Neumi Nanuku
- Born: 20 June 1976 (age 50) Burenitu, Nalawa, Fiji
- Height: 1.75 m (5 ft 9 in)
- Weight: 83 kg (183 lb)

Rugby union career
- Position: Fullback

International career
- Years: Team / Apps / (Points)
- 2005: Fiji / 1
- Medal record
Men's rugby sevens
Representing Fiji
Commonwealth Games
| Bronze medal – third place | 2006 Melbourne | Team competition |

= Neumi Nanuku =

Fijian rugby union footballer (born 1976)

Neumi Nanuku (born 20 June 1976) is a Fijian rugby union footballer, je plays as a fullback.

Nanuku is 5 feet 9 (175 cm) tall and weighs 83 kg. He grew up in the Nalawa and he played for Nadroga in the National Provincial Rugby Tournament in Fiji.

==Fiji Sevens==
A member of the 2005 World Cup 7s winning squad, Nanuku stamped his mark as one of the predators of the 2005-06 IRB Sevens World Series.

After coming on in the Wellington Sevens final against South Africa, Nanuku sprinted the length of the pitch to score the winning try in extra-time.

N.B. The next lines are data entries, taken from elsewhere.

[src/rtl/rf_pkg.sv]
// Shared definitions for the register-file sequencer: widths, opcodes and FSM states.
package rf_pkg;

    localparam int unsigned RF_DW = 3;
    localparam int unsigned RF_AW = 2;

    typedef enum logic [1:0] {
        OP_LOAD = 2'b00,
        OP_ADD  = 2'b01,
        OP_MOVE = 2'b10,
        OP_OUT  = 2'b11
    } op_e;

    typedef enum logic [1:0] {
        S_IDLE = 2'b00,
        S_RD   = 2'b01,
        S_EX   = 2'b10,
        S_WB   = 2'b11
    } state_e;

endpackage

[src/rtl/rf_seq_alu.sv]
// Combinational add/pass unit for the sequencer's EX stage.
// With SAT_ADD_EN defined, an ADD that carries out clamps to all-ones instead of wrapping.
module rf_seq_alu
    import rf_pkg::*;
#(
    parameter int unsigned DW = RF_DW
) (
    input  logic          i_add,
    input  logic [DW-1:0] i_a,
    input  logic [DW-1:0] i_b,
    output logic [DW-1:0] o_res_c,
    output logic          o_carry_c
);

    logic [DW:0] w_sum;

    always_comb begin
        w_sum     = (DW+1)'(i_a) + (DW+1)'(i_b);
        o_carry_c = i_add & w_sum[DW];
        o_res_c   = i_a;
        if (i_add) begin
`ifdef SAT_ADD_EN
            o_res_c = w_sum[DW] ? {DW{1'b1}} : w_sum[DW-1:0];
`else
            o_res_c = w_sum[DW-1:0];
`endif
        end
    end

endmodule
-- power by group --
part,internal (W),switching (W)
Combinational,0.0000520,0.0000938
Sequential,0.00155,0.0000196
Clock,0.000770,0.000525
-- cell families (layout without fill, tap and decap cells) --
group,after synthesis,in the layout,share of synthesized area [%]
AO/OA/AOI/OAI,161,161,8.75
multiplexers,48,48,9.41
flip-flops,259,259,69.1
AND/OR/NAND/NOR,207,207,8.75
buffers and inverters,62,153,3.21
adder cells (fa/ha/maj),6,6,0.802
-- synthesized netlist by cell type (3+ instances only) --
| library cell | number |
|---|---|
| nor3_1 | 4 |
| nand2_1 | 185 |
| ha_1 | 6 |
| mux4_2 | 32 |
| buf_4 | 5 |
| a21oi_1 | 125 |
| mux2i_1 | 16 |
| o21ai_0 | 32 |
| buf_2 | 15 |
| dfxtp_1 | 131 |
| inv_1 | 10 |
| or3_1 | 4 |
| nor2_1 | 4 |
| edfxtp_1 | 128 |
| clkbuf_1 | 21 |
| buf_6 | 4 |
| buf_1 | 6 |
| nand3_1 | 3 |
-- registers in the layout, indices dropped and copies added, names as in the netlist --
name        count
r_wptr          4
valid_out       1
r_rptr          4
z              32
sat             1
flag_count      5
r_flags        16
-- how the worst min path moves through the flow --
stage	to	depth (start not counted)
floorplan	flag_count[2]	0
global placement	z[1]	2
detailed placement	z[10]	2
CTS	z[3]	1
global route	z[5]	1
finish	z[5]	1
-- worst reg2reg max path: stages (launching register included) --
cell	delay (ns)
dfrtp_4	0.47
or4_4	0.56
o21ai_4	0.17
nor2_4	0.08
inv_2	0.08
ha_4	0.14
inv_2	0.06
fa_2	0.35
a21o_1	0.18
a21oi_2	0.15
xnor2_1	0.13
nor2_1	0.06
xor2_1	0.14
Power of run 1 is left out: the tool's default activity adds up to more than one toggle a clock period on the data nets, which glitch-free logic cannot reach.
--- src/rtl/i2s_pkg.sv ---
// Shared types and constants for the I2S serializer blocks.
//   tx_state_t : transmit FSM states
//   CH_LEFT/CH_RIGHT : channel encodings, matching the lrclk level of each slot
//   sat_inc8   : saturating 8-bit increment used by the optional underrun counter
package i2s_pkg;

    typedef enum logic [1:0] {
        IDLE  = 2'd0,
        DELAY = 2'd1,
        SHIFT = 2'd2,
        PAD   = 2'd3
    } tx_state_t;

    localparam logic CH_LEFT  = 1'b0;
    localparam logic CH_RIGHT = 1'b1;

    function automatic logic [7:0] sat_inc8(input logic [7:0] val);
        logic [7:0] res;
        if (val == 8'hFF) begin
            res = 8'hFF;
        end else begin
            res = val + 8'd1;
        end
        return res;
    endfunction

endpackage

--- src/rtl/i2s_edge_sync.sv ---
// Synchroniser and edge detector for the codec-mastered bclk/lrclk pair.
// Ports:
//   clk, reset   system clock, synchronous active-low reset
//   bclk, lrclk  asynchronous pins from the codec
//   bclk_fall    1-clk pulse, registered, one clk after the synced bclk falls
//   lrclk_s      lrclk as sampled on the last bclk falling edge
//   lr_change    1-clk pulse coincident with bclk_fall when lrclk_s changed
// Both pins pass through identical SYNC_STAGES chains so they stay aligned with
// each other; a word-select change made on the same bclk edge is seen together.
module i2s_edge_sync #(
    parameter int SYNC_STAGES = 2
) (
    input  logic clk,
    input  logic reset,
    input  logic bclk,
    input  logic lrclk,
    output logic bclk_fall,
    output logic lrclk_s,
    output logic lr_change
);

    logic [SYNC_STAGES-1:0] bclk_sync_q, bclk_sync_d;
    logic [SYNC_STAGES-1:0] lr_sync_q, lr_sync_d;
    logic                   bclk_prev_q, bclk_prev_d;
    logic                   fall_q, fall_d;
    logic                   lrclk_s_q, lrclk_s_d;
    logic                   lr_change_q, lr_change_d;
    logic [SYNC_STAGES:0]   bclk_shift_s, lr_shift_s;
    logic                   bclk_synced_s, lr_synced_s, fall_now_s;

    // Next-state: shift the synchroniser chains and detect the bclk fall.
    always_comb begin
        bclk_shift_s  = {bclk_sync_q, bclk};
        lr_shift_s    = {lr_sync_q, lrclk};
        bclk_sync_d   = bclk_shift_s[SYNC_STAGES-1:0];
        lr_sync_d     = lr_shift_s[SYNC_STAGES-1:0];
        bclk_synced_s = bclk_sync_q[SYNC_STAGES-1];
        lr_synced_s   = lr_sync_q[SYNC_STAGES-1];
        fall_now_s    = bclk_prev_q & ~bclk_synced_s;
        bclk_prev_d   = bclk_synced_s;
        fall_d        = fall_now_s;
        if (fall_now_s) begin
            lrclk_s_d   = lr_synced_s;
            lr_change_d = lr_synced_s ^ lrclk_s_q;
        end else begin
            lrclk_s_d   = lrclk_s_q;
            lr_change_d = 1'b0;
        end
    end

    // State registers with synchronous active-low reset.
    always_ff @(posedge clk) begin
        if (!reset) begin
            bclk_sync_q <= '0;
            lr_sync_q   <= '0;
            bclk_prev_q <= 1'b0;
            fall_q      <= 1'b0;
            lrclk_s_q   <= 1'b0;
            lr_change_q <= 1'b0;
        end else begin
            bclk_sync_q <= bclk_sync_d;
            lr_sync_q   <= lr_sync_d;
            bclk_prev_q <= bclk_prev_d;
            fall_q      <= fall_d;
            lrclk_s_q   <= lrclk_s_d;
            lr_change_q <= lr_change_d;
        end
    end

    assign bclk_fall = fall_q;
    assign lrclk_s   = lrclk_s_q;
    assign lr_change = lr_change_q;

endmodule

--- src/rtl/i2s_tx_serializer.sv ---
// I2S transmit serializer: per-channel holding buffers feed a shift register that
// drives sdata MSB first, one bit per bclk falling edge, with the standard
// one-bit delay after each lrclk transition.
// Ports:
//   clk, reset            system clock (>= 8x bclk), synchronous active-low reset
//   bclk, lrclk           codec clocks (async); lrclk 0 = left, 1 = right
//   sample_in/ch/valid    1-clk write strobe into the sample_ch holding buffer
//   sdata                 registered serial data to the DAC
//   underrun              1-clk pulse when a slot starts without a fresh sample
//   underrun_cnt          saturating underrun count, only with I2S_TX_UNDERRUN_CNT_EN
module i2s_tx_serializer
    import i2s_pkg::*;
#(
    parameter int DATA_W      = 16,
    parameter int SYNC_STAGES = 2
) (
    input  logic              clk,
    input  logic              reset,
    input  logic              bclk,
    input  logic              lrclk,
    input  logic [DATA_W-1:0] sample_in,
    input  logic              sample_ch,
    input  logic              sample_valid,
`ifdef I2S_TX_UNDERRUN_CNT_EN
    output logic [7:0]        underrun_cnt,
`endif
    output logic              sdata,
    output logic              underrun
);

    localparam int CNT_W = $clog2(DATA_W + 1);

    logic              bclk_fall_s, lrclk_s, lr_change_s;
    tx_state_t         state_q, state_d;
    logic [DATA_W-1:0] shreg_q, shreg_d;
    logic [DATA_W-1:0] hold_l_q, hold_l_d, hold_r_q, hold_r_d;
    logic              fresh_l_q, fresh_l_d, fresh_r_q, fresh_r_d;
    logic [CNT_W-1:0]  bit_cnt_q, bit_cnt_d;
    logic              sdata_q, sdata_d;
    logic              underrun_q, underrun_d;
    logic [DATA_W-1:0] hold_sel_s;
    logic              fresh_sel_s;
`ifdef I2S_TX_UNDERRUN_CNT_EN
    logic [7:0]        ur_cnt_q, ur_cnt_d;
`endif

    i2s_edge_sync #(.SYNC_STAGES(SYNC_STAGES)) u_sync (
        .clk       (clk),
        .reset     (reset),
        .bclk      (bclk),
        .lrclk     (lrclk),
        .bclk_fall (bclk_fall_s),
        .lrclk_s   (lrclk_s),
        .lr_change (lr_change_s)
    );

    // Next-state: buffer writes, slot loads and the bit FSM.
    // bit_cnt counts data bits already placed on sdata. The delay bit is driven
    // on the load edge itself, so DELAY means "delay bit on the wire" and the
    // following fall emits the MSB.
    always_comb begin
        state_d    = state_q;
        shreg_d    = shreg_q;
        hold_l_d   = hold_l_q;
        hold_r_d   = hold_r_q;
        fresh_l_d  = fresh_l_q;
        fresh_r_d  = fresh_r_q;
        bit_cnt_d  = bit_cnt_q;
        sdata_d    = sdata_q;
        underrun_d = 1'b0;

        if (lrclk_s == CH_LEFT) begin
            hold_sel_s  = hold_l_q;
            fresh_sel_s = fresh_l_q;
        end else begin
            hold_sel_s  = hold_r_q;
            fresh_sel_s = fresh_r_q;
        end

        if (sample_valid) begin
            if (sample_ch == CH_LEFT) begin
                hold_l_d  = sample_in;
                fresh_l_d = 1'b1;
            end else begin
                hold_r_d  = sample_in;
                fresh_r_d = 1'b1;
            end
        end else begin
            hold_l_d = hold_l_q;
        end

        if (bclk_fall_s) begin
            if (lr_change_s) begin
                // Slot start overrides every state; a same-clk write bypasses the buffer.
                state_d   = DELAY;
                sdata_d   = 1'b0;
                bit_cnt_d = '0;
                if (sample_valid && (sample_ch == lrclk_s)) begin
                    shreg_d = sample_in;
                end else begin
                    shreg_d    = hold_sel_s;
                    underrun_d = ~fresh_sel_s;
                end
                if (lrclk_s == CH_LEFT) begin
                    fresh_l_d = 1'b0;
                end else begin
                    fresh_r_d = 1'b0;
                end
            end else begin
                case (state_q)
                    IDLE: begin
                        sdata_d = 1'b0;
                    end
                    DELAY: begin
                        sdata_d   = shreg_q[DATA_W-1];
                        shreg_d   = {shreg_q[DATA_W-2:0], 1'b0};
                        bit_cnt_d = CNT_W'(1);
                        state_d   = SHIFT;
                    end
                    SHIFT: begin
                        if (bit_cnt_q == CNT_W'(DATA_W)) begin
                            sdata_d = 1'b0;
                            state_d = PAD;
                        end else begin
                            sdata_d   = shreg_q[DATA_W-1];
                            shreg_d   = {shreg_q[DATA_W-2:0], 1'b0};
                            bit_cnt_d = bit_cnt_q + CNT_W'(1);
                        end
                    end
                    PAD: begin
                        sdata_d = 1'b0;
                    end
                    default: begin
                        sdata_d = 1'b0;
                        state_d = IDLE;
                    end
                endcase
            end
        end else begin
            sdata_d = sdata_q;
        end

`ifdef I2S_TX_UNDERRUN_CNT_EN
        if (underrun_q) begin
            ur_cnt_d = sat_inc8(ur_cnt_q);
        end else begin
            ur_cnt_d = ur_cnt_q;
        end
`endif
    end

    // State registers with synchronous active-low reset.
    always_ff @(posedge clk) begin
        if (!reset) begin
            state_q    <= IDLE;
            shreg_q    <= '0;
            hold_l_q   <= '0;
            hold_r_q   <= '0;
            fresh_l_q  <= 1'b0;
            fresh_r_q  <= 1'b0;
            bit_cnt_q  <= '0;
            sdata_q    <= 1'b0;
            underrun_q <= 1'b0;
`ifdef I2S_TX_UNDERRUN_CNT_EN
            ur_cnt_q   <= 8'h00;
`endif
        end else begin
            state_q    <= state_d;
            shreg_q    <= shreg_d;
            hold_l_q   <= hold_l_d;
            hold_r_q   <= hold_r_d;
            fresh_l_q  <= fresh_l_d;
            fresh_r_q  <= fresh_r_d;
            bit_cnt_q  <= bit_cnt_d;
            sdata_q    <= sdata_d;
            underrun_q <= underrun_d;
`ifdef I2S_TX_UNDERRUN_CNT_EN
            ur_cnt_q   <= ur_cnt_d;
`endif
        end
    end

    assign sdata    = sdata_q;
    assign underrun = underrun_q;
`ifdef I2S_TX_UNDERRUN_CNT_EN
    assign underrun_cnt = ur_cnt_q;
`endif

endmodule

--- config.mk ---
export PLATFORM = sky130hd
export DESIGN_NAME = i2s_tx_serializer
export DESIGN_NICKNAME = d
export VERILOG_FILES = /design/src/rtl/i2s_pkg.sv /design/src/rtl/i2s_edge_sync.sv /design/src/rtl/i2s_tx_serializer.sv
export SDC_FILE = /design/constraint.sdc
export NUM_CORES = 1
export LEC_CHECK = 0
export CELL_PAD_IN_SITES_DETAIL_PLACEMENT = 1
export CELL_PAD_IN_SITES_GLOBAL_PLACEMENT = 2
export CORE_UTILIZATION = 36
export DETAILED_ROUTE_END_ITERATION = 10
export PLACE_DENSITY_LB_ADDON = 0.1
export SLEW_MARGIN = 40
export SYNTH_ARGS = -nofsm -noshare
export SYNTH_HDL_FRONTEND = slang
export SYNTH_HIERARCHICAL = 1
export SYNTH_SLANG_ARGS = --single-unit
export TNS_END_PERCENT = 30
--- constraint.sdc ---
create_clock -name clk -period 1.9 [get_ports clk]
set_input_delay 0.38 -clock clk [delete_from_list [all_inputs] [get_ports clk]]
set_output_delay 0.38 -clock clk [all_outputs]
set_load 0.02 [all_outputs]
# --- Yosys cells after proc, flatten, opt, wreduce, memory -nomap -nowiden ---
# Cells that the tools add are included.
totals:
  ff_bits: 67
  word_cells: 66
op_classes:
  n_addsub: 1
  n_eq_ne: 7
  mux: 25
  bitwise_logic: 8
  reduce_logical: 10
op_table:
  columns: ["operator", "n"]
  rows:
  - ["two-way mux 16 bit", 4]
  - ["one-hot mux 16 bit (2 select lines)", 1]
  - ["two-way mux 1 bit", 13]
  - ["two-way mux 5 bit", 2]
  - ["one-hot mux 5 bit (2 select lines)", 1]
  - ["inequality test 3 x 2 -> 1 bit (second input constant)", 2]
  - ["inverter 1 bit", 6]
  - ["AND reduction 2 bit", 3]
  - ["AND reduction 3 bit", 2]
  - ["adder 5 x 1 -> 5 bit (second input constant)", 1]
  - ["== test 5 bit (second input constant)", 1]
  - ["== test 2 bit (second input constant)", 2]
  - ["two-way mux 2 bit", 2]
  - ["one-hot mux 2 bit (2 select lines)", 1]
  - ["OR reduction 4 bit", 1]
  - ["one-hot mux 1 bit (3 select lines)", 1]
  - ["nonzero test 3 bit", 1]
  - ["== test 2 x 1 -> 1 bit (second input constant)", 1]
  - ["logical NOT 2 bit", 1]
  - ["OR reduction 2 bit", 1]
  - ["AND 1 bit", 1]
  - ["== test 1 bit", 1]
  - ["logical AND 1 bit", 1]
  - ["bitwise XOR 1 bit", 1]

# --- Longest topological paths before layout ---
depth:
  ltp_word: 5
  depth_mapped: 7
  ltp_nobuf: 6

# --- By module ---
# Netlist, hierarchy kept.
by_module_without_submodules:
  columns: ["module", "n_inst", "cells_each", "area_each_um2"]
  rows:
  - ["i2s_tx_serializer", 1, 358, 3035.4]
  - ["i2s_edge_sync", 1, 20, 245.2]

# --- Worst setup path after synthesis ---
# OpenSTA, ideal clock, no wires.
synth_timing:
  path_kind: "register to register"
  start: "register bit_cnt_q[0]"
  end: "register shreg_q[15]"
  setup_ns: 0.119
  arrival_time_ns: 1.563
  setup_slack_ns: 0.218
  stages_incl_launch_ff: 8
  synth_period_minus_slack_ns: 1.682
  cell_sequence: "dfxtp_1 inv_1 ha_1 and4bb_1 o211ai_4 buf_8 o21ai_2 o221a_1"
synth_between:
  elab_chain_len: 3
synth_lines:
  columns: ["item", "line_no", "text"]
  rows:
  - ["start, declared", "i2s_tx_serializer.sv:38", "logic [CNT_W-1:0] bit_cnt_q, bit_cnt_d;"]
  - ["start signal, assigned", "i2s_tx_serializer.sv:174", "bit_cnt_q <= bit_cnt_d;"]
  - ["== test 5 bit", "i2s_tx_serializer.sv:121", "if (bit_cnt_q == CNT_W'(DATA_W)) begin"]
  - ["inequality test 3 x 2 -> 1 bit (no line)", null, null]
  - ["AND reduction 3 bit (no line)", null, null]
  - ["end signal, assigned", "i2s_tx_serializer.sv:169", "shreg_q <= shreg_d;"]
  - ["end, declared", "i2s_tx_serializer.sv:35", "logic [DATA_W-1:0] shreg_q, shreg_d;"]
# No other way between the ends.
# A chain may end at the register's enable or synchronous reset.

# --- Worst setup path after layout ---
layout_timing:
  start: "register bit_cnt_q[1]"
  end: "register shreg_q[2]"
# Same word-level chain as after synthesis.

==> results.ini <==
[global_routing]
grt_pass1_vias = 2812
grt_util_all_layers = 0.184
overflow = 0
antenna_found_initial = 0
grt_max_degree = 50
grt_first_pass_wirelength_um = 13800

[clock_network]
clk_pin_slew_ns = 0.08
numCtsBuffers = 9
post_cts_resized = 0
postCtsHoldBufs = 0
clock_sinks = 67
cts_setup_buffers = 0
htree_levels = 3
clockRootBuffer = clkbuf_8
insertion_delay_ns = 0.34
clock_path_buffers = 2
cts_tree = yes

[drt]
vias_per_cell = 5.23
wirelength_um = 8360
ant_nets = 0
drtIter0Drc = 70
routedWlPerCell_um = 16.1
drc = 0
dr.pass1.iters = 4
num_vias = 2710

[sta]
timing.final.crit_period_ns = 1.78
finalCritPeriodShare = 0.938
max_slew.worst_pin.slew_ns = 0.499
rsz0062_at_grt = false
worst_clock_skew_ns = 0.00843
relSlewSlack = 0.666
final_max_slew_viol_count = 0
finalHoldViolCount = 0
setup_tns_ns = 0
max_freq_mhz = 561
setup_viol = 0

[critical_path]
slowest_delay_ns = 0.36
crit_path_end_kind = flop
crit_family = compound AO/OA/AOI/OAI gates
criticalPathCategory = flop to flop
required_ns = 2.14
cp-startpoint = bit_cnt_q[1]
arrival_ns = 2.02
startpoint_type = flop
crit_chain = inv_1, ha_1, and4bb_1, o211ai_4, buf_12, o21ai_1, o221a_1
cp_slowest_cell = dfxtp_1
cp_num_buf_inv = 2
r2r-start = bit_cnt_q[1]
critPathMaxFanout = 16

[synth]
synth_top_area_frac = 0.409
synth_cells = 378
async_flop_share = 0
synth_edf_count = 0
syn_area_per_cell_um2 = 8.68
synth_area_mm2 = 0.00328
syn_nets = 402
synth-main-ff-cell = dfxtp_1
ys_seq_elements = 67
yosysMostFrequentCell = nand2_1
synth.distinct_cells = 41
yosysSeqAreaShare = 0.409
synth_area_leaders = dfxtp_1 (41%), nand2_1 (10%), a21boi_0 (5.3%), mux2_2 (5.1%), o221a_1 (5.1%)
yosys.area.top_type = dfxtp_1
synthTopCellsByCount = nand2_1 (89), dfxtp_1 (67), a21boi_0 (23), inv_1 (20), clkbuf_1 (17)
ys_warn_count = 6

[die]
die_area_mm2 = 0.00950
rows = 34
die_y_um = 97.5
die_w_um = 97.5
initial_core_util = 0.374
io_pins = 24
core_mm2 = 0.00876

[final_layout]
nets = 429
utilization = 0.448
diodes = 0
drive_gt1_frac = 0.200
fin_area_mm2 = 0.00393
instances_no_fill = 518
area_delta_synth_final_pct = 19.7

[power_and_ir_drop]
ir_drop_uv = 501
power_density_mw_per_mm2 = 741
p_sw_mw = 0.712
combPwrFrac = 0.083
p_clk_frac = 0.415
netSwitchingFraction = 0.244
p_leak_nw = 1.37
power_frac_seq = 0.502
p_int_mw = 2.20

[min_path]
worstHoldPathType = flop to flop
hp-start = u_sync/lr_sync_q[0]

[flow_run]
drv_cap = 0

[place]
dp_cells = 501
placed_cell_area_mm2 = 0.00370
hpwl_um = 5590
gp_congestion = 0.715
port-buffer-count = 23

[status]
status = finished, final reports clean

[per-layer routing]
layer | track usage | vias up | wire length, um
met3 | 0.0489 | 8 | 237
li1 | - | 1360 | -
met1 | 0.232 | 1316 | 4030
met4 | 0.0441 | 0 | 75
met5 | 0 | - | 0
met2 | 0.313 | 26 | 4010
[cells by family after synthesis]
group | synth area share
simple gates | 0.202
fa+ha+maj | 0.00763
mux | 0.0606
xor+xnor | 0.00763
buf+inv | 0.0732
compound gates | 0.240
flops | 0.409
[power groups by stage]
stage | sequential, mW | combinational [mW] | clock (mW)
6_report | 1.46 | 0.242 | 1.21
5_1_grt | 1.47 | 0.267 | 1.31
4_1_cts | 1.46 | 0.247 | 1.25
3_5_place_dp | 1.49 | 0.246 | 0
3_3_place_gp | 1.49 | 0.242 | 0
2_1_floorplan | 1.49 | 0.126 | 0
[per-stage QoR]
| step | setup slack, ns | hold slack (ns) | power, mW |
|---|---|---|---|
| floorplan | 0.218 | 0.426 | 1.61 |
| global placement | 0.0719 | 0.428 | 1.73 |
| detailed placement | 0.0120 | 0.434 | 1.74 |
| CTS | 0.0928 | 0.454 | 2.96 |
| global route | 0.00545 | 0.471 | 3.04 |
| finish | 0.118 | 0.451 | 2.91 |
[area by class of cell]
cell class | count | area [um2]
fillers | 1050 | 4840
multi-input cells | 260 | 1700
flip-flops and latches | 67 | 1340
repair buffers | 47 | 473
clock buffers | 10 | 138
well taps | 108 | 135
inverters | 20 | 75.1
clock inverters | 6 | 65.1
[registers in the layout, indices dropped and copies added, names as in the netlist]
register / cells
bit_cnt_q: 5
u_sync/lr_change: 1
state_q: 2
shreg_q: 16
fresh_l_q: 1
u_sync/lr_sync_q: 2
fresh_r_q: 1
u_sync/bclk_prev_q: 1
hold_r_q: 16
u_sync/bclk_sync_q: 2
sdata: 1
underrun: 1
u_sync/lrclk_s: 1
hold_l_q: 16
u_sync/bclk_fall: 1
[worst paths after layout]
| path | to | slack, ns | cells past startpoint |
|---|---|---|---|
| worst max-delay path | shreg_q[2] | 0.12 | 7 |
| worst min-delay path | u_sync/lr_sync_q[1] | 0.45 | 1 |
| worst max register to register | shreg_q[2] | 0.12 | 7 |
| worst min register to register | u_sync/lr_sync_q[1] | 0.45 | 1 |
[layout by cell type, fill, tap and decap left out, types with 3 or more instances in the layout]
master and count:
nand2_1 89, dfxtp_1 66, a21boi_0 23, clkdlybuf4s50_1 22, inv_1 20, buf_4 19, nand4_1 16, o21ai_2 16
mux2_2 15, o221a_1 15, o21ai_0 11, o21ai_1 10, clkbuf_8 10, a21boi_1 9, and2_1 7, a21oi_1 7
nor2b_1 7, and2_2 5, buf_12 4, nor2_1 3, nand3_1 3, mux2i_1 3
[worst register-to-register path, delay by kind of cell, from the launching register on]
kind	cells	cell delay, ns
flops	1	0.36
compound gates	3	0.59
simple gates	1	0.26
fa+ha+maj	1	0.20
buf+inv	2	0.27
No activity file was read; power rests on OpenSTA's default activity.
### src/rtl/rng_game_core_pkg.sv
// Shared definitions for the random-number game: state encoding, the "no player"
// id and width helpers also used by the display mux and the UART message selector.
package rng_game_core_pkg;

    typedef enum logic [1:0] {
        ST_IDLE    = 2'd0,
        ST_TURN    = 2'd1,
        ST_COMPARE = 2'd2,
        ST_DONE    = 2'd3
    } game_state_t;

    localparam int unsigned PLAYER_NONE = 0;

    // Bits needed for a player id 0..num_players, where 0 means nobody.
    function automatic int unsigned pid_width(input int unsigned num_players);
        return $clog2(num_players + 1);
    endfunction

    // Bits needed for a round-win count 0..rounds_to_win.
    function automatic int unsigned rounds_width(input int unsigned rounds_to_win);
        return $clog2(rounds_to_win + 1);
    endfunction

endpackage
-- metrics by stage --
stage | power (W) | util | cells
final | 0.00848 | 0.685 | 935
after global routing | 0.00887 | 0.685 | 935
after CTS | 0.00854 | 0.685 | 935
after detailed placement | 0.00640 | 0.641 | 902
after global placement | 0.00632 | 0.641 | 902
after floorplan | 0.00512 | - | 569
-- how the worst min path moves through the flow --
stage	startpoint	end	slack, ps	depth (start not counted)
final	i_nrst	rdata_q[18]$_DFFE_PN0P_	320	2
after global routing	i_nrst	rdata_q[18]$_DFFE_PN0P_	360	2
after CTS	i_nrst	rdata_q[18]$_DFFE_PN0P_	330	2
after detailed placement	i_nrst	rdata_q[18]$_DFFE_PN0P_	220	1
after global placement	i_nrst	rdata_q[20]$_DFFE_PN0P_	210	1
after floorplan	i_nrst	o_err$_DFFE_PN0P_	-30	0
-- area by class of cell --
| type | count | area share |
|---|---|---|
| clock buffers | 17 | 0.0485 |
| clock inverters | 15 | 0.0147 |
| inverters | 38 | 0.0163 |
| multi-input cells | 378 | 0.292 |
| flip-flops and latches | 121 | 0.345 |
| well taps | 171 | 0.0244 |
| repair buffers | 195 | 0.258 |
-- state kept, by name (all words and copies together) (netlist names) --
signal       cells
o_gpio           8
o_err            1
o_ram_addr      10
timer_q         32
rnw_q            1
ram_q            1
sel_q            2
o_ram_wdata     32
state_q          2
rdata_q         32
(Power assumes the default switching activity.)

One of Nadroga's heroes of 2004 after the resounding victories in the Telecom Fiji Cup and Sullivan-Farebrother Trophy. Overlooked for the 2004 Colonial Cup, Nanuku still finished the season as top try scorer in Fiji with 12.

Nanuku debuted for Fiji alongside Nadroga team-mates Mosese Volavola, Dale Tonawai and Isoa Neivua, and although his first game against the NZ Divisional XV was less than perfect, he made an improved performance a week later in Lautoka to restore some confidence.

He was then selected into the Fiji sevens team for Dubai and South Africa and later short-listed for IRB Sevens Player of the Year.

He would miss the next two Leg of the series due to an injury. Nanuku had a knee operation and this will keep him out of playing at the two tournaments.

==Europe==
Nanuku signed to play in the Top 14 rugby competition for the Castres for the 2007-08 Top 14 season for one season and the following year, he signed on for Dax rugby team.